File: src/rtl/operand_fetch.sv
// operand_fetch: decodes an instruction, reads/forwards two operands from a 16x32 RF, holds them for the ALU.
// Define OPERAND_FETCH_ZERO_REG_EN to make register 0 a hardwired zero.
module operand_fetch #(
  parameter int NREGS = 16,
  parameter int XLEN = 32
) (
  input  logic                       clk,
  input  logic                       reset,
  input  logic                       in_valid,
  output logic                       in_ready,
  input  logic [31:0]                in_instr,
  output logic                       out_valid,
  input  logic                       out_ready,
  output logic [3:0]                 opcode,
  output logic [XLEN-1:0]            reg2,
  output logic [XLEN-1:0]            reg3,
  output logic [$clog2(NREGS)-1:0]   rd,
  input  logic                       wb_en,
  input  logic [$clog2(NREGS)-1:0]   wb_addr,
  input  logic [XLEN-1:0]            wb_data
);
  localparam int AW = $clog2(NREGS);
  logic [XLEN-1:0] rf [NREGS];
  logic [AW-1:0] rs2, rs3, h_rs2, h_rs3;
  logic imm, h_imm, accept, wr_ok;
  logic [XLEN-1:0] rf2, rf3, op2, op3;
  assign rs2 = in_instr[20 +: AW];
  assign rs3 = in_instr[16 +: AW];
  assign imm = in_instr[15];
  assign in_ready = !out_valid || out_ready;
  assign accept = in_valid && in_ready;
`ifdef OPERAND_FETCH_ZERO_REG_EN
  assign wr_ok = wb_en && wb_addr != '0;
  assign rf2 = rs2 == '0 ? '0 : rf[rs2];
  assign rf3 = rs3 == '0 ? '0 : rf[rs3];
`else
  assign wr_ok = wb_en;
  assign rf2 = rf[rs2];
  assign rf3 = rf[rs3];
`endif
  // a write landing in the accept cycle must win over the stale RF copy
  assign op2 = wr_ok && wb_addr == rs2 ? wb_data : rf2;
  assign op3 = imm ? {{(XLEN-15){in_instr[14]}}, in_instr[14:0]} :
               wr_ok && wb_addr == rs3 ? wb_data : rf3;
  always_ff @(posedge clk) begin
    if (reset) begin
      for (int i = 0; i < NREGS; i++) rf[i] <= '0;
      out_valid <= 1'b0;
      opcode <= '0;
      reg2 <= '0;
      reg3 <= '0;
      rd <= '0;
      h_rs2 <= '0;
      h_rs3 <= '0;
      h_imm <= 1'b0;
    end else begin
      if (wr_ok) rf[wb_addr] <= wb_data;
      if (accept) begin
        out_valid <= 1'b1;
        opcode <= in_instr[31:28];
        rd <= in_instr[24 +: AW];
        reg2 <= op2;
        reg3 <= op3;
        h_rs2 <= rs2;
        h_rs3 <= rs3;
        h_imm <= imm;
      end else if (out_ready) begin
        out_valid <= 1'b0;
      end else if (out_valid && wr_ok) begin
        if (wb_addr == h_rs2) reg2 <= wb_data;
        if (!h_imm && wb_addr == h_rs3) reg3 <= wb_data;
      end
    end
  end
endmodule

****

*What the task requires:* Using the material above, print every entry exactly as written.

*Task response:*
File: src/rtl/operand_fetch.sv
// operand_fetch: decodes an instruction, reads/forwards two operands from a 16x32 RF, holds them for the ALU.
// Define OPERAND_FETCH_ZERO_REG_EN to make register 0 a hardwired zero.
module operand_fetch #(
  parameter int NREGS = 16,
  parameter int XLEN = 32
) (
  input  logic                       clk,
  input  logic                       reset,
  input  logic                       in_valid,
  output logic                       in_ready,
  input  logic [31:0]                in_instr,
  output logic                       out_valid,
  input  logic                       out_ready,
  output logic [3:0]                 opcode,
  output logic [XLEN-1:0]            reg2,
  output logic [XLEN-1:0]            reg3,
  output logic [$clog2(NREGS)-1:0]   rd,
  input  logic                       wb_en,
  input  logic [$clog2(NREGS)-1:0]   wb_addr,
  input  logic [XLEN-1:0]            wb_data
);
  localparam int AW = $clog2(NREGS);
  logic [XLEN-1:0] rf [NREGS];
  logic [AW-1:0] rs2, rs3, h_rs2, h_rs3;
  logic imm, h_imm, accept, wr_ok;
  logic [XLEN-1:0] rf2, rf3, op2, op3;
  assign rs2 = in_instr[20 +: AW];
  assign rs3 = in_instr[16 +: AW];
  assign imm = in_instr[15];
  assign in_ready = !out_valid || out_ready;
  assign accept = in_valid && in_ready;
`ifdef OPERAND_FETCH_ZERO_REG_EN
  assign wr_ok = wb_en && wb_addr != '0;
  assign rf2 = rs2 == '0 ? '0 : rf[rs2];
  assign rf3 = rs3 == '0 ? '0 : rf[rs3];
`else
  assign wr_ok = wb_en;
  assign rf2 = rf[rs2];
  assign rf3 = rf[rs3];
`endif
  // a write landing in the accept cycle must win over the stale RF copy
  assign op2 = wr_ok && wb_addr == rs2 ? wb_data : rf2;
  assign op3 = imm ? {{(XLEN-15){in_instr[14]}}, in_instr[14:0]} :
               wr_ok && wb_addr == rs3 ? wb_data : rf3;
  always_ff @(posedge clk) begin
    if (reset) begin
      for (int i = 0; i < NREGS; i++) rf[i] <= '0;
      out_valid <= 1'b0;
      opcode <= '0;
      reg2 <= '0;
      reg3 <= '0;
      rd <= '0;
      h_rs2 <= '0;
      h_rs3 <= '0;
      h_imm <= 1'b0;
    end else begin
      if (wr_ok) rf[wb_addr] <= wb_data;
      if (accept) begin
        out_valid <= 1'b1;
        opcode <= in_instr[31:28];
        rd <= in_instr[24 +: AW];
        reg2 <= op2;
        reg3 <= op3;
        h_rs2 <= rs2;
        h_rs3 <= rs3;
        h_imm <= imm;
      end else if (out_ready) begin
        out_valid <= 1'b0;
      end else if (out_valid && wr_ok) begin
        if (wb_addr == h_rs2) reg2 <= wb_data;
        if (!h_imm && wb_addr == h_rs3) reg3 <= wb_data;
      end
    end
  end
endmodule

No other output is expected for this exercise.